Disclaimer: The views and opinions expressed by the author(s) do not represent the official position of Barbados TODAY.

Placing difficult children in boot camps and similar institutions is not the best action to take, as we grapple with indiscipline in our schools.

Citizens should be concerned with the many knee jerk solutions we are promoting and implementing to curb negative social trends.

I find the term ‘boot camp’ psychologically dangerous because it is really grounded in semi–military philosophy and could be a profoundly serious turnoff for many parents who do not know what to do with difficult children.

Those promoting boot camps should also be honest enough to inform parents that they were originally intended for teens who were on their way to becoming criminals or had broken the law, and prison was too harsh.

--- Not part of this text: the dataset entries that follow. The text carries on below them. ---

Context: an optimization exercise on an open-source flow, tuned for small area, a short achievable clock period and few clock cycles per item. The choices shown serve that exercise and are no tape-out recipe.
At most, simulation tests tie the RTL to the original design; equivalence was not proved.

## job 2483
## bd_quant
module bd_quant (
    input  wire       clk,
    input  wire       rst,           
    input  wire       cmd_valid,
    output wire       cmd_ready,
    input  wire [3:0] cmd_alg,       
    input  wire [7:0] cmd_thresh,    
    input  wire [7:0] cmd_msize,     
    input  wire       cmd_inv,
    input  wire [7:0] cmd_width,     
    input  wire [7:0] cmd_height,    
    input  wire       pix_valid,
    output wire       pix_ready,
    input  wire [7:0] pix_r,
    input  wire [7:0] pix_g,
    input  wire [7:0] pix_b,
    output wire       out_valid,
    input  wire       out_ready,
    output wire       out_bit
);
Settings: LEC_CHECK=0, ABC_AREA=1, CAP_MARGIN=20, CORE_MARGIN=2, CORE_UTILIZATION=60, CTS_BUF_LIST=sky130_fd_sc_hd__clkbuf_8, CTS_CLUSTER_DIAMETER=60, CTS_CLUSTER_SIZE=20, SLEW_MARGIN=20, SYNTH_MEMORY_MAX_BITS=16384; clock period 70.0 ns.
standard.sh (not shown) runs the stock make flow with config.mk's settings and CLKGATE_MAP_FILE= SYNTH_SCRIPT=/design/flow/synth_recipe.tcl, a recipe that flattens the netlist after the stock synthesis.
==> flow/flow/run.sh <==
#!/bin/bash
# Layout flow: the standard ORFS flow (standard.sh), with the standard
# synthesis unchanged and these extra ORFS settings for the layout:
#  - the port buffers are plain buffers (buf_4) instead of the default delay cell;
#  - timing repair aims at the period the design can reach (about 15.5 ns)
#    rather than at the 70 ns clock, so the loop and port paths get sized.
# Each step's full output goes to a log file of its own in this folder.
set -uo pipefail
bash standard.sh synth > synth.log 2>&1 || { tail -20 synth.log; exit 1; }
bash standard.sh \
    "BUFFER_PORTS_ARGS=-buffer_cell sky130_fd_sc_hd__buf_4" \
    SETUP_SLACK_MARGIN=54.5 \
    finish > layout.log 2>&1 || { tail -20 layout.log; exit 1; }
Testbench counts of job 2483, summed over its fixed seeds: cycles 61,568, items 61,440.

They also need to inform parents that there is a need for after care to monitor such children when they leave boot camp because, having been taken out of the broader school /society, they would have to adjust after they return. The question is: do we have competent professionals assigned
to schools to manage such matters?

Many children demonstrating anti-social skills are the products of a negative environment and unless we get serious and begin to address the reasons for their behaviour, we could very well end up creating societal Frankensteins rather than the little angels we would all love them to become.

Dysfunctional homes, drugs, peer pressure, divorces, economic hardship, absentee parents, and drug-addicted parents could be some of the factors contributing to the problem.

Furthermore, while we bury our collective heads in the sand, our island state is swiftly making the transition from Little England to Little America; there are signs that being our brother’s keeper is not part of the emerging society. Coupled with two political parties that have succeeded in having a one-party state within a two-party system, we really need progressive independent thinkers and not party sycophants and opportunists to come forward and rescue us before it is too late.

Education has been a political football since the mid-seventies and that is why we are now throwing our hands up in the air and blaming demons and things that move about in the night for our predictable predicament.

Parents were unleashed on the teaching profession in the seventies and the collective political managerial class delighted in castigating the profession for any and every reason. It is time that we get more clinical in dealing with our children and cut out ready-mix concrete solutions. We need to remember that we are not building houses, but future leaders and productive citizens.

We are speaking as if our children are prefabricated homes that can be set up anywhere once there is an appropriate house spot.

It is obvious that there is now widespread panic, and most people believe that the schools are like war zones. This is not so at all.

What we have is an educational system that is quickly becoming an albatross around the neck of national development and there is widespread boredom, in addition to all the maladies we constantly hear or read about.

–William Skinner is a Caribbean social commentator.